Curious_in_Cali
Terribly Human
- Joined
- Feb 20, 2011
- Posts
- 17,010
It's all about being aware and in control of your own emotions enough to not confuse being submissive in personality and relationship choice, to putting out for everyone who looks in your direction. Believe me, I know it is easy to get carried away with the submissive label, but it is not a 'please molest/rape me' condition unless you choose to make it so and then blame others for your own behaviour. As an adult we all take responsibility for our behaviour and own it. Did you let people do this before this incident? I am guessing not, so why now, and why blame it on being submissive and claim no resonsibility on your part?
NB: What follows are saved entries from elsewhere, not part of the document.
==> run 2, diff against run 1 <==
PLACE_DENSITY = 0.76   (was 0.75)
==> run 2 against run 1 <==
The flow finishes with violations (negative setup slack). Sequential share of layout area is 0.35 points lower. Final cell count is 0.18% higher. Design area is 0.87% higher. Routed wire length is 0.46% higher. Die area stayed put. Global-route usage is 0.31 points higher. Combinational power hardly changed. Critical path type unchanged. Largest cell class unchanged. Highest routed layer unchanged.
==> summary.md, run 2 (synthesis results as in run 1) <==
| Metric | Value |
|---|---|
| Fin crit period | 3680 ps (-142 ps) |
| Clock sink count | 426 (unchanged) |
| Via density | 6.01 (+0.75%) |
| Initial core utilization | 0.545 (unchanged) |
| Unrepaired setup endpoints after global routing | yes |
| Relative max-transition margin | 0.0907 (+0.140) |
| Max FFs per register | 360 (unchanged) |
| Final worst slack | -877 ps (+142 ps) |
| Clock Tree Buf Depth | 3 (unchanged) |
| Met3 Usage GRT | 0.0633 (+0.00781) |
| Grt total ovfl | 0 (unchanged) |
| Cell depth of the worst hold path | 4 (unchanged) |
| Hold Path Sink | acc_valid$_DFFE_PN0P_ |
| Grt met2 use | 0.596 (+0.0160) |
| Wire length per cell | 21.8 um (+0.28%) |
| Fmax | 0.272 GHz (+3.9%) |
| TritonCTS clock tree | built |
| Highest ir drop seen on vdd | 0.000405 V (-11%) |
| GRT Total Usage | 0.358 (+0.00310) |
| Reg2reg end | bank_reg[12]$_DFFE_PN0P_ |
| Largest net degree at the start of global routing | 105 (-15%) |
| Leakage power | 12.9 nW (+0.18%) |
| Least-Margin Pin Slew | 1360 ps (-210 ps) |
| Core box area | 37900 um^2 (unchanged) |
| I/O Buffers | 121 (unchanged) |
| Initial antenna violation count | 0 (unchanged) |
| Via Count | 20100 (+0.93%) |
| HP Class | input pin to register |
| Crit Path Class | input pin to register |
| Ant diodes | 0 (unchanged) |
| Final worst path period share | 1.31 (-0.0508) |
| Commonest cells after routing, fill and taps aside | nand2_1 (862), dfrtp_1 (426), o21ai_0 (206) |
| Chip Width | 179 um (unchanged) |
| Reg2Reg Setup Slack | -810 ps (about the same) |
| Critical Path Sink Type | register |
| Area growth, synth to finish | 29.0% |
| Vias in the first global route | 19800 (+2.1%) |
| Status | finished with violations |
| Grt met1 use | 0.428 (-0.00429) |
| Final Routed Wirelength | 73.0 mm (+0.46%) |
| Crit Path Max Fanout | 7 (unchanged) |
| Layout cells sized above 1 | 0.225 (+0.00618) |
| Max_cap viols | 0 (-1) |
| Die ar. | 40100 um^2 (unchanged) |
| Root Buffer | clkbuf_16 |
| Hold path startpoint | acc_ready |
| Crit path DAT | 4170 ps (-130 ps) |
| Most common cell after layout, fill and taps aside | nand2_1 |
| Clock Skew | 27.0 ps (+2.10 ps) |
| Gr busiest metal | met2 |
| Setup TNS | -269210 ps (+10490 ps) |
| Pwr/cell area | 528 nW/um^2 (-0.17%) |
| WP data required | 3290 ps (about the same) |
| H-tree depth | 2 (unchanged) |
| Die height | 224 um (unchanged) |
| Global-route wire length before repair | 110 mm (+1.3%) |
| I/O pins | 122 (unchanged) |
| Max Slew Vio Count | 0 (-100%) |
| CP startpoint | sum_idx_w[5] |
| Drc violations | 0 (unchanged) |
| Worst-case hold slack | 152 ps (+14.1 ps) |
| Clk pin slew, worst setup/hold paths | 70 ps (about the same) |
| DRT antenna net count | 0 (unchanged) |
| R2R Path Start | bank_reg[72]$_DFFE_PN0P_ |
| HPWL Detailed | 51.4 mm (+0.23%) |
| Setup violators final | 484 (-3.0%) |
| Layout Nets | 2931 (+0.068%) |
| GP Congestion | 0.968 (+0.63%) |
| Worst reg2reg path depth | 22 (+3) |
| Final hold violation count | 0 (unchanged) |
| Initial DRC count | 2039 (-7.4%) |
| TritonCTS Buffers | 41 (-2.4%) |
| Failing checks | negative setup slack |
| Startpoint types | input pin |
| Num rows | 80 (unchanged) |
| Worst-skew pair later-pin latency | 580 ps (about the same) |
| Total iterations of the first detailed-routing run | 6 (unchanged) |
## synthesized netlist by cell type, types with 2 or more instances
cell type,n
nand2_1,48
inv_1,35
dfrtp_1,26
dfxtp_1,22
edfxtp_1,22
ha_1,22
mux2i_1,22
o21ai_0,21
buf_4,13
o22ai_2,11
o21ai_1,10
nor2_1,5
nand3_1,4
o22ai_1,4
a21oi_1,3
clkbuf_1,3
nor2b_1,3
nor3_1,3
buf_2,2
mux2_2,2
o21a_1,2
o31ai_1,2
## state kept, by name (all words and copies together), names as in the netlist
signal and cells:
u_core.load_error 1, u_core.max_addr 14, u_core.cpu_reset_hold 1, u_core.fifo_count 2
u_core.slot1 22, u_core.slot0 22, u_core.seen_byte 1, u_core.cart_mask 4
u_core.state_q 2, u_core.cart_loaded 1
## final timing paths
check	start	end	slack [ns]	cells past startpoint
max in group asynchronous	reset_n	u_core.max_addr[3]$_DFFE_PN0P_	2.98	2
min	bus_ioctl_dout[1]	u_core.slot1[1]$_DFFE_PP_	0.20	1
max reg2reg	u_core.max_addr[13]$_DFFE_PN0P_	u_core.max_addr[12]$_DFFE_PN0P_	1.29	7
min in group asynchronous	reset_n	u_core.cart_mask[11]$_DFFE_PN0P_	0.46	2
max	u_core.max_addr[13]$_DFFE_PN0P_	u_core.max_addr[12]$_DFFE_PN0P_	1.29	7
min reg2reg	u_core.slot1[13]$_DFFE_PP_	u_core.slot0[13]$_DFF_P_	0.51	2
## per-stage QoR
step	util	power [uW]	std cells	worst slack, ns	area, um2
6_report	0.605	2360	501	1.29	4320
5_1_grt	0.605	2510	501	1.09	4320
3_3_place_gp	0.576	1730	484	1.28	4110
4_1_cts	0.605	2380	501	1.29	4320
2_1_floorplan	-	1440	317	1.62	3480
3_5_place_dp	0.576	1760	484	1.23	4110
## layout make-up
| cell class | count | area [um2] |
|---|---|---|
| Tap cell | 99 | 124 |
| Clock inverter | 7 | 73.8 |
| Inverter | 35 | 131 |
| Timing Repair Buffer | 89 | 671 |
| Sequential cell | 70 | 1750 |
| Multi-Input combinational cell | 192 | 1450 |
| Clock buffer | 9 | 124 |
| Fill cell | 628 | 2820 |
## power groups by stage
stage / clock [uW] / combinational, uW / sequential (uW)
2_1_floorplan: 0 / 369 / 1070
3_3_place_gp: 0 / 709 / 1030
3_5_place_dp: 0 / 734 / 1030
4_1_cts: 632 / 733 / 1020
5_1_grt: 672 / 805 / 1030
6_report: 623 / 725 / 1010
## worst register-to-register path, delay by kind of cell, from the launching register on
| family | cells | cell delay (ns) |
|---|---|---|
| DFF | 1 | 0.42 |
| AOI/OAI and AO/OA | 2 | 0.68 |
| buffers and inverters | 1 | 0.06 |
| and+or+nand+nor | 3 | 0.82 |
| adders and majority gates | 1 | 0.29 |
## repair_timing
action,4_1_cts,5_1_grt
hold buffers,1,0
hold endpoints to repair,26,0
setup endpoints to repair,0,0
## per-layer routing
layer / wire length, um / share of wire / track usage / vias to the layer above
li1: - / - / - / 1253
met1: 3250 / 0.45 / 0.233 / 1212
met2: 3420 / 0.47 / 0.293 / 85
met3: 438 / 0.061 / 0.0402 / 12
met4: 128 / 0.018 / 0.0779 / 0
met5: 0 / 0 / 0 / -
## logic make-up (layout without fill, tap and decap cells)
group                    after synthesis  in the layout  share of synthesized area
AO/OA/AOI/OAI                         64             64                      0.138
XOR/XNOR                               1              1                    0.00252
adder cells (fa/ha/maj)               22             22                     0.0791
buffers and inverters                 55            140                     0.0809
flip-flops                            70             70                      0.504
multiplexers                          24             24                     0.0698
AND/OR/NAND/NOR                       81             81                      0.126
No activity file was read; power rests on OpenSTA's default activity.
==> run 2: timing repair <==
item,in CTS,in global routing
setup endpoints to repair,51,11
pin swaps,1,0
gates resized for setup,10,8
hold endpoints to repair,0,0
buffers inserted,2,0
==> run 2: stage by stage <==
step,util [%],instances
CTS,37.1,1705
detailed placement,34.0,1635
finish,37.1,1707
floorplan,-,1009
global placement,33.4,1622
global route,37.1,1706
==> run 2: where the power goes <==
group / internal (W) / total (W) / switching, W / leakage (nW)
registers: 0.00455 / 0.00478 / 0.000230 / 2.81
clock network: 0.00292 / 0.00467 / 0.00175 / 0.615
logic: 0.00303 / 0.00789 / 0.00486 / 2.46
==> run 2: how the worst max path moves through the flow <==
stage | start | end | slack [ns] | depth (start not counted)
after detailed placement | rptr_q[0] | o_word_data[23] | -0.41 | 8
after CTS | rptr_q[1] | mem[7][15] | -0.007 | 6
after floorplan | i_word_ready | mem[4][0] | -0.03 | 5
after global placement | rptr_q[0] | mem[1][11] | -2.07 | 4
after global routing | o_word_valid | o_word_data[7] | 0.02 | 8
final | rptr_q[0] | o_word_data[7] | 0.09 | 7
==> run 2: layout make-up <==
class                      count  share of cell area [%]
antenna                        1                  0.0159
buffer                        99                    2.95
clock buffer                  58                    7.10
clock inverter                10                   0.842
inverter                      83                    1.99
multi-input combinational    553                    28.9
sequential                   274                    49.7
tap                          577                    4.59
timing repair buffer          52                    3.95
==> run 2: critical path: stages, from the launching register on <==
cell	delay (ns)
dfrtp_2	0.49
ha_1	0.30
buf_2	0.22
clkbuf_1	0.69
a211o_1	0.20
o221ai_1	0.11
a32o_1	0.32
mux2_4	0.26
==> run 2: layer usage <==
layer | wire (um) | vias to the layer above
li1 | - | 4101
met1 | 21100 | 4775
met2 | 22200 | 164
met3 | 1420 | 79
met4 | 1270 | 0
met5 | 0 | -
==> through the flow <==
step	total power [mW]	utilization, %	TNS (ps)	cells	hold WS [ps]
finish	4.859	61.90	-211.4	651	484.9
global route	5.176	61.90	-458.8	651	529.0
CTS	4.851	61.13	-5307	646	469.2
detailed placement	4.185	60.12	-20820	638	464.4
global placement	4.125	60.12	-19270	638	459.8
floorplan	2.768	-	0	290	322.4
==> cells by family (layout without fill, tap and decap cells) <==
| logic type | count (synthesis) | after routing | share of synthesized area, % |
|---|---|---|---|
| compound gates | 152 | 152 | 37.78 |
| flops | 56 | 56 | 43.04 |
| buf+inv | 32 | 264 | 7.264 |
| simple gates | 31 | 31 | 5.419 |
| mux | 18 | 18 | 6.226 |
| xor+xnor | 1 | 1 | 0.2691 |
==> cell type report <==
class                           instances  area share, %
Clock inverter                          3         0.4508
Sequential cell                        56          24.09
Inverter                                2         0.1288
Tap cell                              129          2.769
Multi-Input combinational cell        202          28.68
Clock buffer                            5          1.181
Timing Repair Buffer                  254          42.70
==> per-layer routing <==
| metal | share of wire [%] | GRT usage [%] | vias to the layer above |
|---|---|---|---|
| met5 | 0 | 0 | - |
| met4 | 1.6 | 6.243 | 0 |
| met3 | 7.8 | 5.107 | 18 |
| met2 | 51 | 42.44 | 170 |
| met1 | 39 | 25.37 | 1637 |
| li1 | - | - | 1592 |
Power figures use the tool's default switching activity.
[config.mk]
export PLATFORM = sky130hd
export DESIGN_NAME = lcd_arbiter_flat
export DESIGN_NICKNAME = d
export VERILOG_FILES = /design/src/rtl/lcd_pkg.sv /design/src/rtl/lcd_arbiter_if.sv /design/src/rtl/lcd_arbiter.sv /design/src/flat_wrapper.sv
export SDC_FILE = /design/constraint.sdc
export NUM_CORES = 1
export LEC_CHECK = 0
export CAP_MARGIN = 20
export CELL_PAD_IN_SITES_DETAIL_PLACEMENT = 0
export CELL_PAD_IN_SITES_GLOBAL_PLACEMENT = 1
export CORE_UTILIZATION = 29
export DETAILED_ROUTE_END_ITERATION = 12
export MAX_ROUTING_LAYER = met4
export PLACE_DENSITY_LB_ADDON = 0.1
export SLEW_MARGIN = 5
export SYNTH_ARGS = -nofsm -noshare
export SYNTH_HDL_FRONTEND = slang
export SYNTH_SLANG_ARGS = --single-unit
[constraint.sdc]
create_clock -name CLK -period 1.8 [get_ports CLK]
set_input_delay 0.18 -clock CLK [delete_from_list [all_inputs] [get_ports CLK]]
set_output_delay 0.18 -clock CLK [all_outputs]
set_load 0.005 [all_outputs]
[src/rtl/lcd_pkg.sv]
// Shared LCD definitions: arbiter state encoding, LCD buffer geometry and
// the width of the arbiter idle timer. Other LCD blocks import this package.
package lcd_pkg;

  localparam int COL_W   = 4;
  localparam int CHAR_W  = 8;
  localparam int TIMER_W = 8;

  typedef enum logic [1:0] {
    INIT  = 2'd0,
    IDLE  = 2'd1,
    GRANT = 2'd2,
    FLUSH = 2'd3
  } lcd_state_t;

  typedef logic [TIMER_W-1:0] lcd_timer_t;

endpackage

[src/rtl/lcd_arbiter_if.sv]
// Bus bundle between the two LCD clients, the arbiter and the LCD controller.
// The slave modport is the arbiter's view; master is the view of whatever
// drives the clients and the controller status.
interface lcd_arbiter_if;
  import lcd_pkg::*;

  logic              c0_req;
  logic              c1_req;
  logic              c0_gnt;
  logic              c1_gnt;

  logic              c0_row;
  logic              c1_row;
  logic [COL_W-1:0]  c0_col;
  logic [COL_W-1:0]  c1_col;
  logic [CHAR_W-1:0] c0_char;
  logic [CHAR_W-1:0] c1_char;
  logic              c0_we;
  logic              c1_we;
  logic              c0_update;
  logic              c1_update;

  logic              lcd_row;
  logic [COL_W-1:0]  lcd_col;
  logic [CHAR_W-1:0] lcd_char;
  logic              lcd_we;
  logic              update;
  logic              lcd_busy;

  modport slave (
    input  c0_req, c1_req,
    input  c0_row, c1_row, c0_col, c1_col, c0_char, c1_char,
    input  c0_we, c1_we, c0_update, c1_update,
    input  lcd_busy,
    output c0_gnt, c1_gnt,
    output lcd_row, lcd_col, lcd_char, lcd_we, update
  );

  modport master (
    output c0_req, c1_req,
    output c0_row, c1_row, c0_col, c1_col, c0_char, c1_char,
    output c0_we, c1_we, c0_update, c1_update,
    output lcd_busy,
    input  c0_gnt, c1_gnt,
    input  lcd_row, lcd_col, lcd_char, lcd_we, update
  );

endinterface

[src/rtl/lcd_arbiter.sv]
// Two-client LCD arbiter. One client at a time owns the LCD buffer write
// port; a session ends with the owner's update pulse, with the owner dropping
// its request, or with an arbiter-generated update after TIMEOUT idle cycles.
// Ties are broken round-robin against the last owner.
module lcd_arbiter
  import lcd_pkg::*;
#(
  parameter int unsigned TIMEOUT = 255
) (
  input  logic          CLK,
  input  logic          RST,
  lcd_arbiter_if.slave  bus
);

  localparam lcd_timer_t TIMEOUT_VAL = lcd_timer_t'(TIMEOUT);

  lcd_state_t state;
  lcd_state_t next_state;
  logic       owner;
  logic       next_owner;
  logic       last_owner;
  logic       next_last_owner;
  lcd_timer_t timer;
  lcd_timer_t next_timer;
  logic       c0_gnt_q;
  logic       c1_gnt_q;

  logic              pick;
  logic              owner_req;
  logic              owner_row;
  logic [COL_W-1:0]  owner_col;
  logic [CHAR_W-1:0] owner_char;
  logic              owner_we;
  logic              owner_update;
  logic              timeout_hit;

  logic              out_row;
  logic [COL_W-1:0]  out_col;
  logic [CHAR_W-1:0] out_char;
  logic              out_we;
  logic              out_update;

  // Round-robin pick: a lone requester wins, a tie goes to the client that
  // did not own the port last time.
  assign pick = (bus.c0_req && bus.c1_req) ? ~last_owner : bus.c1_req;

  // Current owner's signals, selected once and shared by control and datapath.
  assign owner_req    = owner ? bus.c1_req    : bus.c0_req;
  assign owner_row    = owner ? bus.c1_row    : bus.c0_row;
  assign owner_col    = owner ? bus.c1_col    : bus.c0_col;
  assign owner_char   = owner ? bus.c1_char   : bus.c0_char;
  assign owner_we     = owner ? bus.c1_we     : bus.c0_we;
  assign owner_update = owner ? bus.c1_update : bus.c0_update;

  // The timer is compared in its registered form, so a write in the very
  // cycle the limit is reached does not cancel the forced release.
  assign timeout_hit = (state == GRANT) && (timer == TIMEOUT_VAL);

  // Next-state, owner selection and idle-timer bookkeeping.
  always_comb begin
    next_state      = state;
    next_owner      = owner;
    next_last_owner = last_owner;
    next_timer      = timer;
    case (state)
      INIT: begin
        if (!bus.lcd_busy) begin
          next_state = IDLE;
        end
      end
      IDLE: begin
        if (bus.c0_req || bus.c1_req) begin
          next_state      = GRANT;
          next_owner      = pick;
          next_last_owner = pick;
          next_timer      = '0;
        end
      end
      GRANT: begin
        if (owner_we) begin
          next_timer = '0;
        end else if (timer != {TIMER_W{1'b1}}) begin
          next_timer = timer + lcd_timer_t'(1);
        end
        if (owner_update || timeout_hit) begin
          next_state = FLUSH;
        end else if (!owner_req) begin
          next_state = IDLE;
        end
      end
      FLUSH: begin
        if (!bus.lcd_busy) begin
          next_state = IDLE;
        end
      end
      default: begin
        next_state = INIT;
      end
    endcase
  end

  // State, owner, timer and registered grant flops with asynchronous reset.
  always_ff @(posedge CLK or negedge RST) begin
    if (!RST) begin
      state      <= INIT;
      owner      <= 1'b0;
      last_owner <= 1'b1;
      timer      <= '0;
      c0_gnt_q   <= 1'b0;
      c1_gnt_q   <= 1'b0;
    end else begin
      state      <= next_state;
      owner      <= next_owner;
      last_owner <= next_last_owner;
      timer      <= next_timer;
      c0_gnt_q   <= (next_state == GRANT) && !next_owner;
      c1_gnt_q   <= (next_state == GRANT) &&  next_owner;
    end
  end

  // LCD write port: transparent path from the owner during a session,
  // quiet zeros in every other state.
  always_comb begin
    out_row    = 1'b0;
    out_col    = '0;
    out_char   = '0;
    out_we     = 1'b0;
    out_update = 1'b0;
    if (state == GRANT) begin
      out_row    = owner_row;
      out_col    = owner_col;
      out_char   = owner_char;
      out_we     = owner_we;
      out_update = owner_update || timeout_hit;
    end
  end

  assign bus.c0_gnt   = c0_gnt_q;
  assign bus.c1_gnt   = c1_gnt_q;
  assign bus.lcd_row  = out_row;
  assign bus.lcd_col  = out_col;
  assign bus.lcd_char = out_char;
  assign bus.lcd_we   = out_we;
  assign bus.update   = out_update;

endmodule

[src/flat_wrapper.sv]
// flat-port wrapper written by rule: the top's interface ports become plain ports
module lcd_arbiter_flat import lcd_pkg::*;
#(
  parameter int unsigned TIMEOUT = 255
)
  (CLK, RST, bus_c0_req, bus_c1_req, bus_c0_row, bus_c1_row, bus_c0_col, bus_c1_col, bus_c0_char, bus_c1_char, bus_c0_we, bus_c1_we, bus_c0_update, bus_c1_update, bus_lcd_busy, bus_c0_gnt, bus_c1_gnt, bus_lcd_row, bus_lcd_col, bus_lcd_char, bus_lcd_we, bus_update);
  lcd_arbiter_if bus_i ();
  input  logic CLK;
  input  logic RST;
  input wire logic [$bits(bus_i.c0_req)-1:0] bus_c0_req;
  input wire logic [$bits(bus_i.c1_req)-1:0] bus_c1_req;
  input wire logic [$bits(bus_i.c0_row)-1:0] bus_c0_row;
  input wire logic [$bits(bus_i.c1_row)-1:0] bus_c1_row;
  input wire logic [$bits(bus_i.c0_col)-1:0] bus_c0_col;
  input wire logic [$bits(bus_i.c1_col)-1:0] bus_c1_col;
  input wire logic [$bits(bus_i.c0_char)-1:0] bus_c0_char;
  input wire logic [$bits(bus_i.c1_char)-1:0] bus_c1_char;
  input wire logic [$bits(bus_i.c0_we)-1:0] bus_c0_we;
  input wire logic [$bits(bus_i.c1_we)-1:0] bus_c1_we;
  input wire logic [$bits(bus_i.c0_update)-1:0] bus_c0_update;
  input wire logic [$bits(bus_i.c1_update)-1:0] bus_c1_update;
  input wire logic [$bits(bus_i.lcd_busy)-1:0] bus_lcd_busy;
  output wire logic [$bits(bus_i.c0_gnt)-1:0] bus_c0_gnt;
  output wire logic [$bits(bus_i.c1_gnt)-1:0] bus_c1_gnt;
  output wire logic [$bits(bus_i.lcd_row)-1:0] bus_lcd_row;
  output wire logic [$bits(bus_i.lcd_col)-1:0] bus_lcd_col;
  output wire logic [$bits(bus_i.lcd_char)-1:0] bus_lcd_char;
  output wire logic [$bits(bus_i.lcd_we)-1:0] bus_lcd_we;
  output wire logic [$bits(bus_i.update)-1:0] bus_update;
  assign bus_i.c0_req = bus_c0_req;
  assign bus_i.c1_req = bus_c1_req;
  assign bus_i.c0_row = bus_c0_row;
  assign bus_i.c1_row = bus_c1_row;
  assign bus_i.c0_col = bus_c0_col;
  assign bus_i.c1_col = bus_c1_col;
  assign bus_i.c0_char = bus_c0_char;
  assign bus_i.c1_char = bus_c1_char;
  assign bus_i.c0_we = bus_c0_we;
  assign bus_i.c1_we = bus_c1_we;
  assign bus_i.c0_update = bus_c0_update;
  assign bus_i.c1_update = bus_c1_update;
  assign bus_i.lcd_busy = bus_lcd_busy;
  assign bus_c0_gnt = bus_i.c0_gnt;
  assign bus_c1_gnt = bus_i.c1_gnt;
  assign bus_lcd_row = bus_i.lcd_row;
  assign bus_lcd_col = bus_i.lcd_col;
  assign bus_lcd_char = bus_i.lcd_char;
  assign bus_lcd_we = bus_i.lcd_we;
  assign bus_update = bus_i.update;
  lcd_arbiter #(.TIMEOUT(TIMEOUT)) u_core (.CLK(CLK), .RST(RST), .bus(bus_i));
endmodule
Word-level counts from Yosys, hierarchy flattened
Cells that the tools add are included.
- word-level logic and storage cells: 51
- register bits: 14
- output and inout port bits: 17
- add/subtract/negate cells: 1
- muxes and demuxes: 23
- reductions and logical operators: 12
- bitwise gates (word level): 1
- equality and inequality tests: 8
- operator list (kind ; count):
    8-bit two-way mux ; 5
    8-bit one-hot mux with 2 select lines ; 1
    1-bit two-way mux ; 10
    8-bit by 1-bit adder with 8-bit output, second input constant ; 1
    8-bit == test, second input constant ; 1
    2-bit two-way mux ; 4
    4-bit two-way mux ; 2
    8-bit inequality test, second input constant ; 1
    2-bit == test, second input constant ; 3
    2-bit one-hot mux with 3 select lines ; 1
    1-bit logical AND ; 4
    3-bit by 1-bit inequality test with 1-bit output, second input constant ; 1
    3-bit AND reduction ; 1
    2-bit by 1-bit == test with 1-bit output, second input constant ; 1
    2-bit logical NOT ; 1
    1-bit logical OR ; 2
    2-bit by 1-bit inequality test with 1-bit output, second input constant ; 1
    2-bit AND reduction ; 1
    2-bit nonzero test ; 1
    2-bit OR reduction ; 1
    1-bit logical NOT ; 1
    1-bit NOT ; 1

Logic depth before layout (Yosys ltp)
Gate-level depths: netlist of the first run.
- depth after elaboration: 7
- mapped depth: 7
- depth with buffers taken out: 6

Worst setup path before layout of the first run
Ideal clock, no wire load.
- path kind: reg2reg
- start point: register u_core.state[0]
- end point: register u_core.c1_gnt_q, in the netlist u_core.bus.c1_gnt
- required time: 1.706 ns
- path buffers: 0
- arrival time: 1.529 ns
- setup slack: 0.177 ns
- stages on the path, launching flop included: 7
- cell sequence: dfrtp_1 -> inv_1 -> ha_1 -> o21a_1 -> a2111oi_2 -> a32oi_1 -> a211oi_1
- word-level cells in the longest chain between the ends: 7
- elaborated cells on any way between the ends: 15
- classes of those cells: eq/ne (4); mux (6); reduce/logical (5)
- ends and longest elaborated chain (element ; line ; source):
    start: declaration ; lcd_arbiter.sv:17 ; lcd_state_t state;
    start signal: assignment ; lcd_arbiter.sv:112 ; state <= next_state;
    2-bit == test ; lcd_arbiter.sv:57, lcd_arbiter.sv:65 ;
    1-bit logical AND ; lcd_arbiter.sv:57 ; assign timeout_hit = (state == GRANT) && (timer == TIMEOUT_VAL);
    1-bit logical OR ; lcd_arbiter.sv:85 ; if (owner_update || timeout_hit) begin
    2-bit two-way mux ; lcd_arbiter.sv:85 ;
    2-bit one-hot mux with 3 select lines (*) ; lcd_arbiter.sv:65 ; case (state)
    net u_core.next_state[0] ; lcd_arbiter.sv:18 ; lcd_state_t next_state;
    2-bit == test (*) ; lcd_arbiter.sv:117 ; c1_gnt_q <= (next_state == GRANT) && next_owner;
    1-bit logical AND (*) ; lcd_arbiter.sv:117 ;
    end signal: assignment ; lcd_arbiter.sv:117 ;
    end: declaration ; lcd_arbiter.sv:26 ; logic c1_gnt_q;
The timed path passes the listed nets; every way through them passes the cells marked *.
A chain may end at the register's enable or synchronous reset.

Worst setup path after layout of the first run
- start point: register u_core.state[1]
- end point: register u_core.state[0]
- word-level cells in the longest chain between the ends: 5
- elaborated cells on any way between the ends: 9
- classes of those cells: eq/ne (3); mux (2); reduce/logical (4)
- ends and longest elaborated chain (element ; line):
    2-bit == test ; lcd_arbiter.sv:57, lcd_arbiter.sv:65
    1-bit logical AND ; lcd_arbiter.sv:57
    1-bit logical OR ; lcd_arbiter.sv:85
    2-bit two-way mux ; lcd_arbiter.sv:85
    2-bit one-hot mux with 3 select lines (*) ; lcd_arbiter.sv:65
    net u_core.next_state[0] ; lcd_arbiter.sv:18
Marked as above.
And yes, I continually get told by people I am one of the most submissive (not even necessarily in a BDSM sense) personalities they have ever met, but those same people do not molest me, nor would they expect me to go along with it if they or anyone else did> But hey, if it works for you to equate being submissive to being easy and helpless, more power to you.
Catalina![]()
Hmmm, I did not take it in the way that she was not taking responsibility for it OR that she felt that she or anyone else should not take responsibility for themselves... quite the opposite actually. In this case, I don't read blame as much as I read honest surprise and then reasonable concern. I think it is responsible and mature to face a mistake and work to address it so that it is not repeated. I give props to her for owning this and reaching out for help as it is not really the easiest thing to do for everyone.